Richmond has a tortured history. And I’m not simply talking about our role as the epicenter of the slave trade, stalwart resister to desegregation, or leader in suburban sprawl. We’ve also elected corrupt politicians, stymied public input on urban development, listened to “old money” rather than “average” residents, and generally privileged money & power, too often to the detriment of the community’s well-being.

Nevertheless, Richmond is home to a ridiculous number of fabulous people, non-profits, artists, activists, restauranteurs who could easily find a city more interested in using their talent and implementing their innovative visions than Richmond is. Rachel Flynn, director of community development and the city’s leader of the master plan process, is one of those people. I hope she sticks around for a while.
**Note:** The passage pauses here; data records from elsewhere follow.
Context: an optimization exercise on an open-source flow, tuned for small area, a short achievable clock period and few clock cycles. The choices shown serve that exercise and are no tape-out recipe. Only simulation tests tie the RTL to the original design; equivalence was not proved. Power figures rest on the tool's default switching activity, not on a simulated workload.

## cvu_core
module cvu_core (
    input  wire         clk,
    input  wire         rst,
    input  wire         go,
    input  wire [1:0]   go_alg,
    input  wire         go_init,
    input  wire         go_final,
    input  wire [30:0]  go_len,
    input  wire         ctx_we,
    input  wire [3:0]   ctx_sel,
    input  wire [31:0]  ctx_wdata,
    input  wire         done_clr,
    input  wire         in_valid,
    output wire         in_ready,
    input  wire [31:0]  in_data,
    output wire         busy,
    output reg          done,
    output reg          finalised,
    output reg  [3:0]   cfg_err,
    output wire [255:0] state,
    output wire [63:0]  count
);
    localparam ALG_SHA256 = 2'd3;
    reg         busy_r;
    reg         start;       
    reg  [1:0]  alg;
    reg         ini;
    reg         fin;
    reg  [28:0] wrem;        
    reg  [1:0]  tailb;       
    reg         dl;          
    reg         rdy;         
    reg  [31:0] ib;          
    reg  [1:0]  ibnb;        
    reg         ibv;
    reg  [6:0]  c;           
    reg         tailm;       
    reg         zrot;        
    reg         ivs;         
    reg  [1:0]  rk;          
  ...
Size in the first run: about 7300 cells after synthesis, roughly 1200 flip-flops, about 440 I/O pins, roughly 0.075 mm2 of cells after synthesis.
export LEC_CHECK = 0
export CAP_MARGIN = 20
export CORE_MARGIN = 2
export CORE_UTILIZATION = 55
export CTS_CLUSTER_DIAMETER = 60
export CTS_CLUSTER_SIZE = 20
export PLACE_DENSITY = 0.7
export SLEW_MARGIN = 20
export SYNTH_HIERARCHICAL = 1
create_clock -name core_clock -period 11.0 [get_ports {clk}]
standard.sh (not shown) runs the stock make flow with config.mk's settings and CLKGATE_MAP_FILE= SYNTH_SCRIPT=/design/flow/synth_recipe.tcl, a recipe that flattens the netlist after the stock synthesis.
==> flow/flow/run.sh <==
#!/bin/bash
# The standard layout (standard.sh) with two changes to how it is made:
# ORFS's timing repair aims for 7 ns of setup slack on the design's clock
# (repair_timing -setup_margin 7) and works on the worst 1% of endpoints, and
# the port buffers are buf_2 cells. ORFS writes each step's log under
# orfs/logs; make's own output goes to standard_flow.log.
set -euo pipefail
bash standard.sh SETUP_SLACK_MARGIN=7 TNS_END_PERCENT=1 \
    "BUFFER_PORTS_ARGS=-buffer_cell sky130_fd_sc_hd__buf_2" finish > standard_flow.log 2>&1
The first run completed with no timing, DRC or antenna violations.
Testbench counts at the start, summed over its fixed seeds: cycles 37,894.
Next try:
--- a/flow/flow/run.sh
+++ b/flow/flow/run.sh
@@ -3,2 +3,2 @@
-# ORFS's timing repair aims for 7 ns of setup slack on the design's clock
-# (repair_timing -setup_margin 7) and works on the worst 1% of endpoints, and
+# ORFS's timing repair aims for 8 ns of setup slack on the design's clock
+# (repair_timing -setup_margin 8) and works on the worst endpoint at a time, and
@@ -8 +8 @@
-bash standard.sh SETUP_SLACK_MARGIN=7 TNS_END_PERCENT=1 \
+bash standard.sh SETUP_SLACK_MARGIN=8 TNS_END_PERCENT=0 \
The changed run passed the timing, DRC and antenna checks.
Clock power came out lower by about 2%.
Synthesized cell count does not change.
Final area came out lower by 1.5%.
Worst hold slack got worse by 0.0049 ns.
Sequential share of layout area came out higher by 0.59 points.
Clock skew barely changes.
Non-clock buffer count came out lower by 38.
Next try:
--- a/flow/flow/run.sh
+++ b/flow/flow/run.sh
@@ -4 +4 @@
-# (repair_timing -setup_margin 8) and works on the worst endpoint at a time, and
+# (repair_timing -setup_margin 8) and works on the worst 2% of endpoints, and
@@ -8 +8 @@
-bash standard.sh SETUP_SLACK_MARGIN=8 TNS_END_PERCENT=0 \
+bash standard.sh SETUP_SLACK_MARGIN=8 TNS_END_PERCENT=2 \
After rerunning: First-iteration DRC count increases by a few percent. Utilization increases by 4.9 points. Wire length increases by a few percent. Worst setup slack loses 0.019 ns. Non-clock buffer count increases by 330. Clock skew decreases by 0.0046 ns. Power increases by a few percent. Design area increases by a little under a tenth. Via count increases by a few percent. Sequential cell count is unchanged.
Next try:
==> flow/run.sh (new file) <==
#!/bin/bash
# synth_recipe.tcl (not shown) runs the flow's synth.tcl, then flattens the netlist and writes it again
# the make line also repeats each setting of config.mk as NAME=value (left out here)
make -C /OpenROAD-flow-scripts/flow DESIGN_CONFIG=/design/flow/config.mk WORK_HOME=/design/flow/orfs CLKGATE_MAP_FILE= SYNTH_SCRIPT=/design/flow/synth_recipe.tcl finish
SETUP_SLACK_MARGIN = 5   (was not set)
removed: flow/flow/run.sh
removed: flow/standard.sh
Result: Total power went down by 5.7%. Maximum frequency went down by 19%. Routed wire length went down by 7.1%. Setup slack gets worse by 1.1 ns. First-iteration DRC count went down by 10%.


cvu_core again, from the RTL that the note above started with.
clock: 11.0 ns
lec_check: 0
cap_margin: 20
core_margin: 2
core_utilization: 55
cts_cluster_diameter: 60
cts_cluster_size: 20
place_density: 0.7
slew_margin: 20
synth_hierarchical: 1
==> flow/flow/run.sh <==
#!/bin/bash
# The standard layout (standard.sh) with two changes to how it is made:
# ORFS's timing repair aims for 9 ns of setup slack on the design's clock
# (repair_timing -setup_margin 9) and works on the worst endpoint at a time, and
# the port buffers are buf_2 cells. ORFS writes each step's log under
# orfs/logs; make's own output goes to standard_flow.log.
set -euo pipefail
bash standard.sh SETUP_SLACK_MARGIN=9 TNS_END_PERCENT=0 \
    "BUFFER_PORTS_ARGS=-buffer_cell sky130_fd_sc_hd__buf_2" finish > standard_flow.log 2>&1
The starting point produced a clean layout.
Testbench counts at the start, summed over its fixed seeds: cycles 37,894.
Edit:
--- a/flow/flow/run.sh
+++ b/flow/flow/run.sh
@@ -3,2 +3,2 @@
-# ORFS's timing repair aims for 9 ns of setup slack on the design's clock
-# (repair_timing -setup_margin 9) and works on the worst endpoint at a time, and
+# ORFS's timing repair aims for 8 ns of setup slack on the design's clock
+# (repair_timing -setup_margin 8) and works on the worst 1% of endpoints, and
@@ -8 +8 @@
-bash standard.sh SETUP_SLACK_MARGIN=9 TNS_END_PERCENT=0 \
+bash standard.sh SETUP_SLACK_MARGIN=8 TNS_END_PERCENT=1 \
Synthesized cell count stays the same.
Clock-buffer cell count does not change.
Design area increases by a few percent.
Global-route usage increases by 1.1 points.
Power increases by a few percent.


Starting RTL as in the previous note.
Settings: LEC_CHECK=0, CAP_MARGIN=20, CORE_MARGIN=2, CORE_UTILIZATION=50, CTS_CLUSTER_DIAMETER=60, CTS_CLUSTER_SIZE=20, PLACE_DENSITY=0.65, SLEW_MARGIN=20, SYNTH_HIERARCHICAL=1; clock period 11.0 ns.
==> flow/flow/run.sh <==
#!/bin/bash
# The standard layout (standard.sh) with two changes to how it is made:
# ORFS's timing repair aims for 8 ns of setup slack on the design's clock
# (repair_timing -setup_margin 8) and works on the worst endpoint at a time, and
# the port buffers are buf_2 cells. ORFS writes each step's log under
# orfs/logs; make's own output goes to standard_flow.log.
set -euo pipefail
bash standard.sh SETUP_SLACK_MARGIN=8 TNS_END_PERCENT=0 \
    "BUFFER_PORTS_ARGS=-buffer_cell sky130_fd_sc_hd__buf_2" finish > standard_flow.log 2>&1
Testbench counts at the start, summed over its fixed seeds: cycles 37,894.
Next try:
==> flow/flow/run.sh (replaced) <==
#!/bin/bash
# The standard layout (standard.sh) with two changes to how it is made:
# ORFS's timing repair aims for 8 ns of setup slack on the design's clock
# (repair_timing -setup_margin 8) and works on the worst 5% of endpoints, and
# the port buffers are buf_2 cells. ORFS writes each step's log under
# orfs/logs; make's own output goes to standard_flow.log.
set -euo pipefail
bash standard.sh SETUP_SLACK_MARGIN=8 TNS_END_PERCENT=5 \
    "BUFFER_PORTS_ARGS=-buffer_cell sky130_fd_sc_hd__buf_2" finish > standard_flow.log 2>&1
CORE_UTILIZATION = 55   (was 50)
PLACE_DENSITY = 0.7   (was 0.65)
Outcome: Hold slack is worse by 0.024 ns. Wire length climbs by a little under a tenth. Area after synthesis is unchanged. Via count climbs by a little under a tenth. Cell count climbs by a few percent. Final area climbs by roughly a tenth. Total power climbs by a little under a tenth. Flip-flop and latch count stays the same. Critical path depth stays the same. Global-route usage climbs by 6.7 points.


Setup of rev 12:
Another version of the RTL of cvu_core (not shown whole).
Size in the first run: roughly 1200 flip-flops, roughly 440 I/O pins, ~72000 um^2 of cells after synthesis.
clock: 11.0 ns
lec_check: 0
cap_margin: 20
core_margin: 2
core_utilization: 35
place_density: 0.55
setup_slack_margin: 5
slew_margin: 20
run.sh (not shown) runs the stock make flow with config.mk's settings and CLKGATE_MAP_FILE= SYNTH_SCRIPT=/design/flow/synth_recipe.tcl, a recipe that flattens the netlist after the stock synthesis.
Stock flow here: none of the scripts above is used.
Rev 12 | status: complete | timing, DRC, antenna: pass
Testbench counts of rev 12, summed over its fixed seeds: cycles 37,797.
Changes in rev 13 relative to rev 12:
# rev 12
export LEC_CHECK = 0
export CAP_MARGIN = 20
export CORE_MARGIN = 2
export CORE_UTILIZATION = 35
export PLACE_DENSITY = 0.55
export SETUP_SLACK_MARGIN = 5
export SLEW_MARGIN = 20
create_clock -name core_clock -period 11.0 [get_ports {clk}]
# rev 13
export LEC_CHECK = 0
export CAP_MARGIN = 20
export CORE_MARGIN = 2
export CORE_UTILIZATION = 55
export PLACE_DENSITY = 0.7
export SLEW_MARGIN = 20
create_clock -name core_clock -period 11.0 [get_ports {clk}]
==> flow/flow/run.sh (new file) <==
#!/bin/bash
# The standard layout (standard.sh), with a tighter target for ORFS's
# timing repair: repair_timing aims for 8 ns of setup slack on the design's
# clock (its -setup_margin) and works on the worst 5% of endpoints.
set -euo pipefail
bash standard.sh SETUP_SLACK_MARGIN=8 TNS_END_PERCENT=5 finish > standard_flow.log 2>&1
==> flow/standard.sh (new file) <==
#!/bin/bash
# synth_recipe.tcl (not shown) runs the flow's synth.tcl, then flattens the netlist and writes it again
# the make line also repeats each setting of config.mk as NAME=value (left out here)
make -C /OpenROAD-flow-scripts/flow DESIGN_CONFIG=/design/flow/config.mk WORK_HOME=/design/flow/orfs CLKGATE_MAP_FILE= SYNTH_SCRIPT=/design/flow/synth_recipe.tcl "${@:-finish}"
removed: flow/run.sh
[summary]
Cell area after placement sits lower in rev 13 than in rev 12.
Taking rev 12 as the reference, in rev 13 core utilization of the finished layout climbed 26 points, clock network power share fell by 2.8 points, area of the mapped netlist now sits at about the same level, multi-input gate share of the layout cell area higher, buffers inserted during post-CTS setup optimization climbed 147.
Taking rev 12 as the reference, in rev 13 maximum VDD drop lower, relative contribution of combinational cells to total power shows an increase of 3.0 points.
Rev 12 fits on a die that is larger than the die of rev 13.


== quartz ==
Another version of the RTL of cvu_core (not shown whole).
Size: about 6600 cells after synthesis, roughly 1200 flip-flops, ~440 I/O pins.
export LEC_CHECK = 0
export CAP_MARGIN = 20
export CORE_MARGIN = 2
export CORE_UTILIZATION = 55
export CTS_CLUSTER_DIAMETER = 60
export CTS_CLUSTER_SIZE = 20
export GPL_TIMING_DRIVEN = 1
export PLACE_DENSITY = 0.7
export SLEW_MARGIN = 20
create_clock -name core_clock -period 11.0 [get_ports {clk}]
standard.sh (not shown) runs the stock make flow with config.mk's settings and CLKGATE_MAP_FILE= SYNTH_SCRIPT=/design/flow/synth_recipe.tcl, a recipe that flattens the netlist after the stock synthesis.
==> flow/flow/run.sh <==
#!/bin/bash
# The standard layout (standard.sh) with two changes to how it is made:
# ORFS's timing repair aims for 8 ns of setup slack on the design's clock
# (repair_timing -setup_margin 8) and works on the worst 5% of endpoints, and
# the port buffers are buf_2 cells. ORFS writes each step's log under
# orfs/logs; make's own output goes to standard_flow.log.
set -euo pipefail
bash standard.sh SETUP_SLACK_MARGIN=8 TNS_END_PERCENT=5 \
    "BUFFER_PORTS_ARGS=-buffer_cell sky130_fd_sc_hd__buf_2" finish > standard_flow.log 2>&1
quartz went all the way through synthesis, placement and routing and the layout is clean on timing, DRC and antenna.
Testbench counts of quartz, summed over its fixed seeds: cycles 37,894.
Here is what was changed in the inputs of onyx compared with quartz.
- a change of PLACE_DENSITY from 0.7 to 0.75
- a change of CORE_UTILIZATION from 55 to 62
- a deleted GPL_TIMING_DRIVEN that had been 1
==> flow/flow/run.sh <==
#!/bin/bash
# The standard layout (standard.sh) with two changes to how it is made:
# ORFS's timing repair aims for 8 ns of setup slack on the design's clock
# (repair_timing -setup_margin 8) and works on the worst 10% of endpoints, and
# the port buffers are buf_2 cells. ORFS writes each step's log under
# orfs/logs; make's own output goes to standard_flow.log.
set -euo pipefail
bash standard.sh SETUP_SLACK_MARGIN=8 TNS_END_PERCENT=10 \
    "BUFFER_PORTS_ARGS=-buffer_cell sky130_fd_sc_hd__buf_2" finish > standard_flow.log 2>&1
[summary]
- onyx did not finish; the tool stopped in 5_1_grt with error GRT-0232.
- Per the comparison of onyx with quartz, buffers inserted during post-CTS setup optimization up 84; post-detailed-placement half-perimeter wirelength flat.
- Between quartz and onyx, the synthesized area figures differ only marginally.
- onyx against quartz: simple logic cell fraction of the synthesized area ~0 delta; number of enable-type register cells in the synthesized netlist about even; die span in y down 21 um; maximum level of the CTS H-tree stayed essentially flat; total clock buffers created by CTS shrank by 6.


== oak ==
Starting RTL as in the previous note.
clock: 11.0 ns
lec_check: 0
cap_margin: 20
core_margin: 2
core_utilization: 55
cts_cluster_diameter: 60
cts_cluster_size: 20
place_density: 0.7
setup_slack_margin: 5
slew_margin: 20
run.sh (not shown) runs the stock make flow with config.mk's settings and CLKGATE_MAP_FILE= SYNTH_SCRIPT=/design/flow/synth_recipe.tcl, a recipe that flattens the netlist after the stock synthesis.
Stock flow here: none of the scripts above is used.
oak: PASS, flow complete, no timing, DRC or antenna violations
Testbench counts of oak, summed over its fixed seeds: cycles 37,894.
The inputs of pine differ from those of oak as listed below.
Settings: a deleted SETUP_SLACK_MARGIN that had been 5.
==> flow/flow/run.sh (new file) <==
#!/bin/bash
# The standard layout (standard.sh) with two changes to how it is made:
# ORFS's timing repair aims for 8 ns of setup slack on the design's clock
# (repair_timing -setup_margin 8) and works on the worst 5% of endpoints, and
# the port buffers are buf_2 cells. ORFS writes each step's log under
# orfs/logs; make's own output goes to standard_flow.log.
set -euo pipefail
bash standard.sh SETUP_SLACK_MARGIN=8 TNS_END_PERCENT=5 \
    "BUFFER_PORTS_ARGS=-buffer_cell sky130_fd_sc_hd__buf_2" finish > standard_flow.log 2>&1
==> flow/standard.sh (new file) <==
#!/bin/bash
# synth_recipe.tcl (not shown) runs the flow's synth.tcl, then flattens the netlist and writes it again
# the make line also repeats each setting of config.mk as NAME=value (left out here)
make -C /OpenROAD-flow-scripts/flow DESIGN_CONFIG=/design/flow/config.mk WORK_HOME=/design/flow/orfs CLKGATE_MAP_FILE= SYNTH_SCRIPT=/design/flow/synth_recipe.tcl "${@:-finish}"
removed: flow/run.sh
==> comparison <==
Met1 track demand over resource in global routing delta for pine relative to oak: 1.7 points higher. In the flow results for oak and pine, the clock skew is larger on oak. Worst-case vdd ir drop improves in pine relative to oak. Looking at highest fanout seen on the critical path, pine sits 6 lower than oak does. Wire length of the first global-routing pass went up slightly going from oak to pine. pine vs oak — mean routed wirelength per cell dropped slightly. Between pine and oak, it is pine whose critical path depth is lower, by 1. Looking only at count of non-CTS inverters in the layout, and setting everything else aside, the lower value of oak and pine goes to oak. Going from oak to pine, the non-clock buffer count was found to have gone up by 417.
diff inputs: pine => birch
==> flow/flow/run.sh <==
#!/bin/bash
# The standard layout (standard.sh) with two changes to how it is made:
# ORFS's timing repair aims for 8 ns of setup slack on the design's clock
# (repair_timing -setup_margin 8) and works on the worst 2% of endpoints, and
# the port buffers are buf_2 cells. ORFS writes each step's log under
# orfs/logs; make's own output goes to standard_flow.log.
set -euo pipefail
bash standard.sh SETUP_SLACK_MARGIN=8 TNS_END_PERCENT=2 \
    "BUFFER_PORTS_ARGS=-buffer_cell sky130_fd_sc_hd__buf_2" finish > standard_flow.log 2>&1
==> comparison <==
No stage failed in pine, and the final checks on the layout all came back clean. birch went all the way through the flow, and no timing, DRC or antenna check failed. From pine to birch, layout clock buffer count did not move at all. [birch vs pine] net switching fraction of the power: lower in birch. birch — cell area 3700 um2 lower, pine as reference. Routed wire in birch totals less than in pine.

## separate check: timing with driven ports
In the flow no input, the clock included, has a driving cell. The finished layouts below were timed again as built, in two steps.
Step 1, drivers: a clkbuf_16 drives clk and a buf_2 each remaining input, both assumed.
Step 2 moves the port delays by t, midway between the first and last clock arrival at a register: inputs arrive t later, outputs are due t later. That takes back most of the time a late clock gives input paths.
Three values: ideal, step 1, step 2; two values: the first two.
| run | t (ns) | slack for setup (ns) | worst setup path at the end | slew at the worst register clock pin (ns) |
|---|---|---|---|---|
| the first run of note 1 | 0.859 | 6.182 / 6.182 / 5.650 | input to register | 0.09 / 0.09 |
| the second run of note 1 | 0.847 | 6.395 / 6.395 / 5.707 | input to register | 0.09 / 0.09 |
| the third run of note 1 | 0.845 | 6.376 / 6.376 / 5.885 | input to register | 0.09 / 0.09 |
| the fourth run of note 1 | 0.849 | 5.317 / 5.317 / 4.960 | input to register | 0.09 / 0.09 |
| the first run of note 2 | 0.847 | 6.395 / 6.395 / 5.707 | input to register | 0.09 / 0.09 |
| the second run of note 2 | 0.847 | 6.373 / 6.373 / 5.818 | input to register | 0.09 / 0.09 |
| the first run of note 3 | 0.839 | 6.308 / 6.308 / 5.739 | input to register | 0.09 / 0.09 |
| the second run of note 3 | 0.853 | 6.303 / 6.303 / 6.303 | register to register | 0.09 / 0.09 |
| rev 12 | 0.916 | 5.151 / 5.151 / 5.037 | input to register | 0.06 / 0.06 |
| rev 13 | 0.859 | 5.619 / 5.619 / 5.464 | input to register | 0.08 / 0.08 |
| quartz | 0.836 | 5.724 / 5.724 / 5.724 | register to register | 0.10 / 0.10 |
| oak | 0.831 | 5.053 / 5.053 / 4.923 | input to register | 0.09 / 0.09 |
| pine | 0.836 | 5.724 / 5.724 / 5.724 | register to register | 0.10 / 0.10 |
| birch | 0.844 | 5.751 / 5.751 / 5.731 | input to register | 0.09 / 0.09 |
After both steps setup and hold are still met in every run listed.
Today’s lead Style article is a profile of her, complete with battle stories between her and Jerry Falwell and the powerful Richmonders who are nervous about her ideas.

A representative excerpt:

The proposed plan has been giving heartburn to Bruce Hazelgrove — vice president of corporate resources for NewMarket Corp., a subsidiary of Ethyl Corp. — ever since the draft master plan painted green the field beneath Ethyl’s white mansion, the grassy expanse above Tredegar Iron Works where the National Folk Festival was held. The company has been planning to develop the property for years, but Flynn designated the field as a park.

In an attempt to regain control, Hazelgrove shot off a series of e-mails and met with planning staff to try to get his company’s field back. The night before Hazelgrove was supposed to go in for another planning meeting, Flynn called him to say the meeting would be on the second floor of City Hall — the mayor’s office — instead of her fifth-floor planning office.

“Shit,” Hazlegrove said after hanging up the phone. Wilder would be there. Flynn says the meeting was cordial, although Hazelgrove recalls a winding round of he-said, she-said, culminating in the mayor asking him to put what he wanted in writing and assuring him they’d “find a consensus” — an ominous pronouncement.

Whether she’s right or wrong on this, or any, particular issue, I’m glad someone’s willing to stand up to Richmond’s power brokers.

And she’s championing the mantra that many of Richmond’s bloggers have been pushing: increased public participation in planning Richmond’s future.

Flynn likes protest and citizen participation and all things democratic, upper- and lowercase.

She’s also taking on Trani and VCU’s proposed destruction of the Art Deco West Hospital, and the Echo Harbor developers’ riverfront condo proposal.

The politicians are already expressing their reservations- perhaps worried that siding with her puts them in the crosshairs of those who bankroll their campaigns.

“You make a Christmas list and then you become realistic,” says Councilwoman Kathy Graziano, who also sits on the planning commission.

From what I’ve seen so far, I’ll be in Flynn’s corner for this fight.